━━ PROVIDED MATERIAL

## src/rtl/uart_rx_ctrl_if.sv

```systemverilog
// Receive-side byte handshake between uart_rx_ctrl (master) and its consumer (slave).
interface uart_rx_ctrl_if;
   logic [7:0] rx_data;
   logic       rx_valid;
   logic       rx_ready;
   logic       parity_err;
   logic       frame_err;
   logic       overrun_err;
   logic       err_clr;

   modport master (
      output rx_data, rx_valid, parity_err, frame_err, overrun_err,
      input  rx_ready, err_clr
   );

   modport slave (
      input  rx_data, rx_valid, parity_err, frame_err, overrun_err,
      output rx_ready, err_clr
   );
endinterface

```

## src/rtl/uart_rx_ctrl.sv

```systemverilog
// Oversampled 8-bit UART receiver: start, 8 data (LSB first), parity, stop.
// Frames are delivered over a valid/ready handshake with sticky overrun detection.
module uart_rx_ctrl #(
   parameter int OVERSAMPLE = 16,
   parameter bit PARITY_ODD = 1'b0
) (
   input  logic           baud_clk,
   input  logic           reset,
   input  logic           data_tx,
   output logic           shift_en,
   output logic           shift_bit,
   output logic           active_flag,
   uart_rx_ctrl_if.master rx_if
);

   localparam int CW = (OVERSAMPLE > 1) ? $clog2(OVERSAMPLE) : 1;
   localparam logic [CW-1:0] SAMPLE_TICK = CW'(OVERSAMPLE / 2 - 1);
   localparam logic [CW-1:0] LAST_TICK   = CW'(OVERSAMPLE - 1);

   typedef enum logic [2:0] {
      S_IDLE,
      S_START,
      S_DATA,
      S_PARITY,
      S_STOP
   } state_e;

   state_e          state_q, state_d;
   logic [CW-1:0]   cnt_q, cnt_d;
   logic [2:0]      bit_idx_q, bit_idx_d;
   logic            armed_q, armed_d;
   logic            rxs_meta_q, rxs_meta_d;
   logic            rxs_q, rxs_d;
   logic [7:0]      byte_q, byte_d;
   logic            par_q, par_d;
   logic            shift_en_q, shift_en_d;
   logic            shift_bit_q, shift_bit_d;
   logic            active_flag_q, active_flag_d;
   logic [7:0]      rx_data_q, rx_data_d;
   logic            rx_valid_q, rx_valid_d;
   logic            parity_err_q, parity_err_d;
   logic            frame_err_q, frame_err_d;
   logic            overrun_err_q, overrun_err_d;

   logic            is_sample;
   logic            is_last;
   logic            complete;
   logic            overrun_set;

   always_comb begin
      state_d       = state_q;
      cnt_d         = is_last ? '0 : cnt_q + 1'b1;
      bit_idx_d     = bit_idx_q;
      armed_d       = armed_q;
      rxs_meta_d    = data_tx;
      rxs_d         = rxs_meta_q;
      byte_d        = byte_q;
      par_d         = par_q;
      shift_en_d    = 1'b0;
      shift_bit_d   = shift_bit_q;
      rx_data_d     = rx_data_q;
      rx_valid_d    = rx_valid_q;
      parity_err_d  = parity_err_q;
      frame_err_d   = frame_err_q;
      overrun_err_d = overrun_err_q;
      complete      = 1'b0;
      overrun_set   = 1'b0;
      is_sample     = (cnt_q == SAMPLE_TICK);
      is_last       = (cnt_q == LAST_TICK);

      unique case (state_q)
         S_IDLE: begin
            cnt_d = '0;
            if (rxs_q) begin
               armed_d = 1'b1;
            end else if (armed_q) begin
               state_d = S_START;
            end
         end
         S_START: begin
            if (is_sample && rxs_q) begin
               state_d = S_IDLE;
               cnt_d   = '0;
            end else if (is_last) begin
               state_d   = S_DATA;
               bit_idx_d = '0;
               cnt_d     = '0;
            end
         end
         S_DATA: begin
            if (is_sample) begin
               shift_en_d  = 1'b1;
               shift_bit_d = rxs_q;
               byte_d      = {rxs_q, byte_q[7:1]};
            end
            if (is_last) begin
               cnt_d = '0;
               if (bit_idx_q == 3'd7) begin
                  state_d = S_PARITY;
               end else begin
                  bit_idx_d = bit_idx_q + 3'd1;
               end
            end
         end
         S_PARITY: begin
            if (is_sample) begin
               shift_en_d  = 1'b1;
               shift_bit_d = rxs_q;
               par_d       = rxs_q;
            end
            if (is_last) begin
               state_d = S_STOP;
               cnt_d   = '0;
            end
         end
         S_STOP: begin
            // Leave at mid-stop so a start bit right after the stop bit is not missed.
            if (is_sample) begin
               shift_en_d  = 1'b1;
               shift_bit_d = rxs_q;
               complete    = 1'b1;
               state_d     = S_IDLE;
               cnt_d       = '0;
               if (!rxs_q) begin
                  armed_d = 1'b0;
               end
            end
         end
         default: begin
            state_d = S_IDLE;
            cnt_d   = '0;
         end
      endcase

      if (complete && (!rx_valid_q || rx_if.rx_ready)) begin
         rx_data_d    = byte_q;
         parity_err_d = ^{byte_q, par_q, PARITY_ODD};
         frame_err_d  = ~rxs_q;
         rx_valid_d   = 1'b1;
      end else if (complete) begin
         overrun_set = 1'b1;
      end else if (rx_valid_q && rx_if.rx_ready) begin
         rx_valid_d = 1'b0;
      end

      if (overrun_set) begin
         overrun_err_d = 1'b1;
      end else if (rx_if.err_clr) begin
         overrun_err_d = 1'b0;
      end

      active_flag_d = (state_d != S_IDLE);
   end

   always_ff @(posedge baud_clk) begin
      if (reset) begin
         state_q       <= S_IDLE;
         cnt_q         <= '0;
         bit_idx_q     <= '0;
         armed_q       <= 1'b0;
         rxs_meta_q    <= 1'b1;
         rxs_q         <= 1'b1;
         byte_q        <= '0;
         par_q         <= 1'b0;
         shift_en_q    <= 1'b0;
         shift_bit_q   <= 1'b0;
         active_flag_q <= 1'b0;
         rx_data_q     <= '0;
         rx_valid_q    <= 1'b0;
         parity_err_q  <= 1'b0;
         frame_err_q   <= 1'b0;
         overrun_err_q <= 1'b0;
      end else begin
         state_q       <= state_d;
         cnt_q         <= cnt_d;
         bit_idx_q     <= bit_idx_d;
         armed_q       <= armed_d;
         rxs_meta_q    <= rxs_meta_d;
         rxs_q         <= rxs_d;
         byte_q        <= byte_d;
         par_q         <= par_d;
         shift_en_q    <= shift_en_d;
         shift_bit_q   <= shift_bit_d;
         active_flag_q <= active_flag_d;
         rx_data_q     <= rx_data_d;
         rx_valid_q    <= rx_valid_d;
         parity_err_q  <= parity_err_d;
         frame_err_q   <= frame_err_d;
         overrun_err_q <= overrun_err_d;
      end
   end

   assign shift_en          = shift_en_q;
   assign shift_bit         = shift_bit_q;
   assign active_flag       = active_flag_q;
   assign rx_if.rx_data     = rx_data_q;
   assign rx_if.rx_valid    = rx_valid_q;
   assign rx_if.parity_err  = parity_err_q;
   assign rx_if.frame_err   = frame_err_q;
   assign rx_if.overrun_err = overrun_err_q;

endmodule

```

## src/flat_wrapper.sv

```systemverilog
// flat-port wrapper written by rule: the top's interface ports become plain ports
module uart_rx_ctrl_flat 
#(
   parameter int OVERSAMPLE = 16,
   parameter bit PARITY_ODD = 1'b0
)
  (baud_clk, reset, data_tx, shift_en, shift_bit, active_flag, rx_if_rx_data, rx_if_rx_valid, rx_if_parity_err, rx_if_frame_err, rx_if_overrun_err, rx_if_rx_ready, rx_if_err_clr);
  uart_rx_ctrl_if rx_if_i ();
  input  logic baud_clk;
  input  logic reset;
  input  logic data_tx;
  output logic shift_en;
  output logic shift_bit;
  output logic active_flag;
  output wire logic [$bits(rx_if_i.rx_data)-1:0] rx_if_rx_data;
  output wire logic [$bits(rx_if_i.rx_valid)-1:0] rx_if_rx_valid;
  output wire logic [$bits(rx_if_i.parity_err)-1:0] rx_if_parity_err;
  output wire logic [$bits(rx_if_i.frame_err)-1:0] rx_if_frame_err;
  output wire logic [$bits(rx_if_i.overrun_err)-1:0] rx_if_overrun_err;
  input wire logic [$bits(rx_if_i.rx_ready)-1:0] rx_if_rx_ready;
  input wire logic [$bits(rx_if_i.err_clr)-1:0] rx_if_err_clr;
  assign rx_if_rx_data = rx_if_i.rx_data;
  assign rx_if_rx_valid = rx_if_i.rx_valid;
  assign rx_if_parity_err = rx_if_i.parity_err;
  assign rx_if_frame_err = rx_if_i.frame_err;
  assign rx_if_overrun_err = rx_if_i.overrun_err;
  assign rx_if_i.rx_ready = rx_if_rx_ready;
  assign rx_if_i.err_clr = rx_if_err_clr;
  uart_rx_ctrl #(.OVERSAMPLE(OVERSAMPLE), .PARITY_ODD(PARITY_ODD)) u_core (.baud_clk(baud_clk), .reset(reset), .data_tx(data_tx), .shift_en(shift_en), .shift_bit(shift_bit), .active_flag(active_flag), .rx_if(rx_if_i));
endmodule
```

## config.mk

```make
export PLATFORM = sky130hd
export DESIGN_NAME = uart_rx_ctrl_flat
export DESIGN_NICKNAME = d
export VERILOG_FILES = /design/src/rtl/uart_rx_ctrl_if.sv /design/src/rtl/uart_rx_ctrl.sv /design/src/flat_wrapper.sv
export SDC_FILE = /design/constraint.sdc
export NUM_CORES = 1
export LEC_CHECK = 0
export BUFFER_PORTS_ARGS = -buffer_cell sky130_fd_sc_hd__buf_2
export CORE_MARGIN = 2
export CORE_UTILIZATION = 45
export DETAILED_ROUTE_END_ITERATION = 8
export HOLD_SLACK_MARGIN = 0.1
export PLACE_DENSITY_LB_ADDON = 0.25
export SYNTH_ARGS = -nofsm -noshare
export SYNTH_HDL_FRONTEND = slang
export SYNTH_SLANG_ARGS = --single-unit
```

## constraint.sdc

```tcl
create_clock -name baud_clk -period 2.9 [get_ports baud_clk]
set_input_delay 0.58 -clock baud_clk [delete_from_list [all_inputs] [get_ports baud_clk]]
set_output_delay 0.58 -clock baud_clk [all_outputs]
set_load 0.02 [all_outputs]
```

==> flow_summary.toml, run 1 <==
[run_status]
outcome = "complete, no violations"

[placement]
post-place-ws_ps = 909.8
dp_hpwl_um = 2099
placed_cells = 226
place_congestion = 0.7639
placed_area_mm2 = 0.001703
port_buffers = 19

[critical_path]
cp_slowest_cell = "or4b_1"
worstPathMaxFanout = 12
r2r_slack_ps = 920
critical_path_class = "reg -> reg"
arrival_ps = 2230
crit_path_start = "u_core.cnt_q[0]"
r2r_end = "u_core.rx_if.parity_err"
worstPathRequired_ps = 3150
crit_path_end_kind = "flop"
critical_path_depth = 6
worstRegToRegCells = 6
cpPeakStageDelay_ps = 520
cp-start-kind = "flop"
crit_family = "simple AND/OR/NAND/NOR gates"
worstPathCellList = "ha_1 > and3b_1 > nand3_1 > buf_4 > or4b_1 > o311ai_1"
crit_path_end = "u_core.rx_if.parity_err"
critPathBufInv = 1
r2r_start = "u_core.cnt_q[0]"

[synth]
synthDistinctLibCells = 40
synthCells = 171
yosysSeqAreaShare_pct = 46.29
synth_edf_count = 0
ys.flop_type = "dfxtp_1"
async_flop_share_pct = 0
syn_area_per_cell_um2 = 9.358
ys_seq_elements = 37
syn_nets = 179
synthesis.area_mm2 = 0.001600
yosysWarningCount = 0

[sta]
hold_viol = 0
setup_viol = 0
fmax_mhz = 504.3
rsz0062_at_grt = "false"
setup-tns-final_ps = 0
skew_ps = 9.766
tightest_slew_ps = 629.2
slew_violations = 0
setup_ws_ps = 917.0
period_needed_ps = 1983
slew_headroom_pct = 58.05
min_period_over_period_pct = 68.38

[clock_tree]
clockRootBuffer = "clkbuf_4"
cts_tree = "done"
cts_made_buffers = 5
clkLatencyLatePin_ps = 340
ctsResizeCount = 0
clock_path_buffers = 2
h-tree-depth = 2
postCtsSetupBuffers = 0
clock-sinks = 37
hold_buffers = 0
clk_pin_slew_ps = 110

[floorplan]
ioPinCount = 20
design.core.area_mm2 = 0.003363
start_util_pct = 47.58
die_x_um = 63.64
fp-row-count = 21
die_area_mm2 = 0.004049
die_h_um = 63.64

[power]
p_leak_nw = 0.7618
p_per_area_mw_per_mm2 = 449.4
ir_drop_mv = 0.2594

[detailed_routing]
drtAntennaViolNets = 0
routed_wl_um = 2965
dr.pass1.iters = 4
wl_per_cell_um = 12.67
viasPerCell = 5.282
drt_iter0_markers = 70
drc = 0
vias = 1236

[global_routing]
antenna_found_initial = 0
grt_overflow = 0
grt_pass1_vias = 1145
grt_pass1_wl_um = 5099
grt_usage_pct = 16.19
grt_max_degree = 39

[finish]
area_delta_synth_final_pct = 9.617
antennaDiodeCount = 0
fill_cells = 338
drive_gt1_share_pct = 17.55
postLayoutCellArea_mm2 = 0.001754
stdcell_count = 234
num-nets-final = 195
finish.utilization_pct = 52.16

[flow_run]
drv_cap = 0

[worst_hold_path]
hp-start = "data_tx"
hold_path_class = "in -> reg"
==> layout by cell type, fill, tap and decap left out, types with 3 or more instances in the layout <==
master	netlist	final
a21oi_1	14	14
nand2b_1	7	7
nand3_1	8	8
xnor2_1	7	7
buf_2	4	19
ha_1	3	3
inv_1	3	3
nand2_1	18	18
nor2_1	15	15
clkbuf_4	0	5
mux2i_1	11	11
nor3_1	5	5
o21ai_0	3	3
nand3b_1	3	3
dfxtp_1	37	37
==> cell type report <==
type / count / area [um^2] / share of cell area (%)
clock inverters: 2 / 10.01 / 0.5706
inverters: 3 / 11.26 / 0.6419
flip-flops and latches: 37 / 740.7 / 42.23
clock buffers: 6 / 41.29 / 2.354
multi-input cells: 120 / 790.8 / 45.08
well taps: 46 / 57.56 / 3.281
repair buffers: 20 / 102.6 / 5.849
==> worst reg2reg max path, delay by kind of cell (launching register included) <==
kind	cells	cell delay, ps
compound gates	1	90
fa+ha+maj	1	260
buf+inv	1	220
flops	1	370
simple gates	3	970
==> stage by stage <==
step	hold WS [ps]	power (mW)
after floorplan	389.5	0.5407
after global placement	391.8	0.5456
after CTS	437.6	0.7984
after global routing	436.8	0.8225
final	445.4	0.7884
after detailed placement	418.4	0.5468
==> kinds of logic after synthesis <==
kind of cell,share of synthesized area [%]
buffers and inverters,4.300
DFF,46.29
xor gates and xnor gates,6.333
muxes,6.881
AOI/OAI and AO/OA,10.24
and+or+nand+nor,23.61
adders and majority gates,2.346
==> per-layer routing <==
metal / global-route usage (%) / vias to the layer above / routed length [um]
met5: 0 / - / 0
met4: 8.152 / 0 / 47
met3: 3.929 / 5 / 129
met2: 25.66 / 26 / 1353
met1: 20.42 / 585 / 1435
li1: - / 620 / -
==> worst min path at each step <==
stage / endpoint / cells past startpoint / slack [ps]
global placement: u_core.rxs_q / 1 / 390
detailed placement: u_core.rxs_q / 1 / 420
finish: u_core.rxs_d / 2 / 450
CTS: u_core.rxs_d / 2 / 440
global route: u_core.rxs_d / 2 / 440
floorplan: u_core.rxs_q / 1 / 390
==> synthesized netlist by cell type (all sizes together) (2+ instances only) <==
cell / count / area [um^2]
dfxtp: 37 / 740.7
nand2: 18 / 67.56
nor2: 15 / 56.30
a21oi: 14 / 70.07
mux2i: 11 / 110.1
nand3: 8 / 40.04
nand2b: 7 / 43.79
xnor2: 7 / 61.31
buf: 6 / 38.79
clkbuf: 5 / 18.77
nor3: 5 / 25.02
ha: 3 / 37.54
inv: 3 / 11.26
nand3b: 3 / 22.52
nor3b: 3 / 38.79
o21ai: 3 / 15.01
a211oi: 2 / 20.02
nor4: 2 / 12.51
or2: 2 / 12.51
xor2: 2 / 17.52
==> where the power goes <==
group          switching [mW]  internal (mW)  total, mW
logic                  0.0125        0.00666     0.0191
registers             0.00445          0.511      0.516
clock network           0.161         0.0924      0.253
==> registers in the layout (all words and copies together) (netlist names), 3 cells and up <==
signal                cells
u_core.rx_if.rx_data      8
u_core.cnt_q              4
u_core.state_q            3
u_core.bit_idx_q          3
u_core.byte_q             8
Note: power is estimated with default switching activity, not from simulation.
==> inputs of run 2 (changes only) <==
--- a/config.mk
+++ b/config.mk
@@ -5,6 +5,7 @@
 export SDC_FILE = /design/constraint.sdc
 export NUM_CORES = 1
 export LEC_CHECK = 0
+export ABC_AREA = 1
 export BUFFER_PORTS_ARGS = -buffer_cell sky130_fd_sc_hd__buf_2
 export CORE_MARGIN = 2
 export CORE_UTILIZATION = 45
==> constraint.sdc (replaced) <==
create_clock -name baud_clk -period 2 [get_ports baud_clk]
set_input_delay 0.4 -clock baud_clk [delete_from_list [all_inputs] [get_ports baud_clk]]
set_output_delay 0.4 -clock baud_clk [all_outputs]
set_load 0.02 [all_outputs]
==> run 2 against run 1 <==
  * Critical path depth is 4 higher
  * Design area rose by 5.8%
  * Sequential power is 44% higher
  * Critical path type unchanged
  * Worst hold slack got worse by 150 ps
  * Global-route usage is 1.6 points higher
  * Critical endpoint is now u_core.active_flag
==> flow_summary.toml, run 2 <==
[run_status]
outcome = "complete, no violations"

[clock_tree]
clkLatencyLatePin_ps = 290
cts_made_buffers = 5
clockRootBuffer = "clkbuf_8"
clock-sinks = 37
clk_pin_slew_ps = 70
ctsResizeCount = 0
h-tree-depth = 2
hold_buffers = 0
clock_path_buffers = 2
cts_tree = "done"
postCtsSetupBuffers = 0

[detailed_routing]
vias = 1389
viasPerCell = 4.840
wl_per_cell_um = 10.67
dr.pass1.iters = 4
drt_iter0_markers = 111
routed_wl_um = 3062
drtAntennaViolNets = 0
top_layer = "met4"
wl_met1_um = 1475
wl_met3_um = 131
wl_met2_um = 1383
drc = 0

[placement]
place_congestion = 0.8113
port_buffers = 19
dp_hpwl_um = 2163
placed_cells = 279

[synth]
ys_seq_elements = 37
synth_edf_count = 0
yosys-top-cells-area = "dfxtp_1, nand2_1, a21oi_1"
syn_nets = 225
yosysMostFrequentCell = "nand2_1"
synthesis.area_mm2 = 0.001655
ys.flop_type = "dfxtp_1"
syn_area_per_cell_um2 = 7.628
yosysWarningCount = 0
synthDistinctLibCells = 29
yosys-top-cells-count = "nand2_1, dfxtp_1, inv_1, a21oi_1, nor2_1"
yosysSeqAreaShare_pct = 44.75
synth_top_cell_by_area = "dfxtp_1"
synthCells = 217
synth.top_cell.area_share_pct = 44.75
async_flop_share_pct = 0

[floorplan]
fp-row-count = 22
ioPinCount = 20
die_area_mm2 = 0.004180
die_x_um = 64.65
start_util_pct = 45.91
design.core.area_mm2 = 0.003606
die_h_um = 64.65

[sta]
hold_viol = 0
fmax_mhz = 625.0
setup-tns-final_ps = 0
period_needed_ps = 1600
skew_ps = 6.571
rsz0062_at_grt = "false"
slew_violations = 0
tightest_slew_ps = 517.2
slew_headroom_pct = 65.48
min_period_over_period_pct = 80.00
setup_viol = 0

[global_routing]
grt_max_degree = 20
antenna_found_initial = 0
grt_overflow = 0
grt_pass1_vias = 1318
grt_usage_pct = 17.77
grt_pass1_wl_um = 5651

[flow_run]
drv_cap = 0

[critical_path]
arrival_ps = 1790
cp-start-kind = "flop"
worstPathRequired_ps = 2190
critical_path_class = "reg -> reg"
crit_path_end_kind = "flop"
worstPathMaxFanout = 4

[finish]
num-nets-final = 246
drive_gt1_share_pct = 17.15
layout_common_cells = "nand2_1, dfxtp_1, inv_1, a21oi_1"
multiInputGateArea_um2 = 772.0
fill_cells = 379
stdcell_count = 287
antennaDiodeCount = 0
layout_commonest_cell = "nand2_1"
area_delta_synth_final_pct = 12.09
final-seq-area_um2 = 740.7

[worst_hold_path]
hold_path_class = "in -> reg"

[power]
ir_drop_mv = 0.4651
p_leak_nw = 0.8490
p_per_area_mw_per_mm2 = 685.8
[run 2: logic make-up (layout without fill, tap and decap cells)]
group | Yosys count | count (layout) | synth area share (%)
simple gates | 92 | 92 | 26.98
compound gates | 50 | 50 | 16.33
flops | 37 | 37 | 44.75
buf+inv | 33 | 55 | 8.616
fa+ha+maj | 3 | 3 | 2.268
xor+xnor | 2 | 2 | 1.058
[run 2: path summary, 6_finish.rpt]
check                  startpoint            endpoint  slack, ps  depth (start not counted)
setup / recovery  u_core.cnt_q[0]  u_core.active_flag        400                         10
hold / removal            data_tx        u_core.rxs_d        290                          2
setup reg to reg  u_core.cnt_q[0]  u_core.active_flag        400                         10
hold reg to reg      u_core.rxs_d        u_core.rxs_q        420                          1
[run 2: cell type report]
cell class	count	area share [%]
Clock buffer	8	4.316
Inverter	28	5.799
Multi-Input combinational cell	147	41.60
Sequential cell	37	39.92
Tap cell	48	3.237
Timing Repair Buffer	19	5.125
[run 2: worst max-delay path, stage by stage, from the launching register on]
cell     delay [ps]
dfxtp_1         350
ha_1            190
nand2_1          90
nor2_2          190
inv_2           100
nor2_1          170
o21ai_0         130
nand3_1          90
nand2_1          50
nand2_1          70
nand2_1          50
[run 2: power by group]
| part | internal [mW] | total [mW] | switching (mW) |
|---|---|---|---|
| clock network | 0.248 | 0.500 | 0.252 |
| logic | 0.0101 | 0.0286 | 0.0185 |
| registers | 0.740 | 0.744 | 0.00391 |
| total | 0.998 | 1.27 | 0.275 |
[run 2: routing by layer]
metal  up-vias  global-route usage, %
li1        739                      -
met1       611                  21.97
met2        31                  27.47
met3         8                  6.250
met4         0                  8.777
met5         -                      0
[run 2: through the flow]
stage          instance area [um^2]  hold slack, ps  util (%)  worst slack (ps)  power (mW)
2_1_floorplan                  1655           389.5         -             558.6      0.7808
3_3_place_gp                   1775           391.3     49.24             406.5      0.7899
3_5_place_dp                   1775           402.5     49.24             406.4      0.7899
4_1_cts                        1856           287.8     51.46             385.8       1.290
5_1_grt                        1856           285.9     51.46             184.8       1.332
6_report                       1856           291.0     51.46             400.0       1.273
==> inputs of run 3 (changes only) <==
--- a/config.mk
+++ b/config.mk
@@ -5,7 +5,7 @@
 export SDC_FILE = /design/constraint.sdc
 export NUM_CORES = 1
 export LEC_CHECK = 0
-export ABC_AREA = 1
+export ABC_AREA = 0
 export BUFFER_PORTS_ARGS = -buffer_cell sky130_fd_sc_hd__buf_2
 export CORE_MARGIN = 2
 export CORE_UTILIZATION = 45
==> constraint.sdc (replaced) <==
create_clock -name baud_clk -period 1.5 [get_ports baud_clk]
set_input_delay 0.3 -clock baud_clk [delete_from_list [all_inputs] [get_ports baud_clk]]
set_output_delay 0.3 -clock baud_clk [all_outputs]
set_load 0.02 [all_outputs]
==> run 3 against run 2 <==
  * The flow now finishes with violations (negative setup slack)
  * Non-clock buffer count up 20
  * Clock skew shrank 1.5 ps
  * Clock power grew 47%
  * Combinational power rose by 77%
  * Die area down 3.1%
  * Highest routed layer unchanged
  * Largest cell class unchanged
  * Design area grew 9.8%
  * Flip-flop and latch count unchanged
  * Wire length grew 0.16%
  * First-iteration DRC count decreased by 42%
  * Sequential power is 34% higher
  * Register-to-register slack worse by 560 ps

━━━━

**TASK DESCRIPTION**:
Which lines of the records contain the word "higher"? Copy each of them.

**SOLVED EXERCISE**:
  * Critical path depth is 4 higher
  * Sequential power is 44% higher
  * Global-route usage is 1.6 points higher
  * Sequential power is 34% higher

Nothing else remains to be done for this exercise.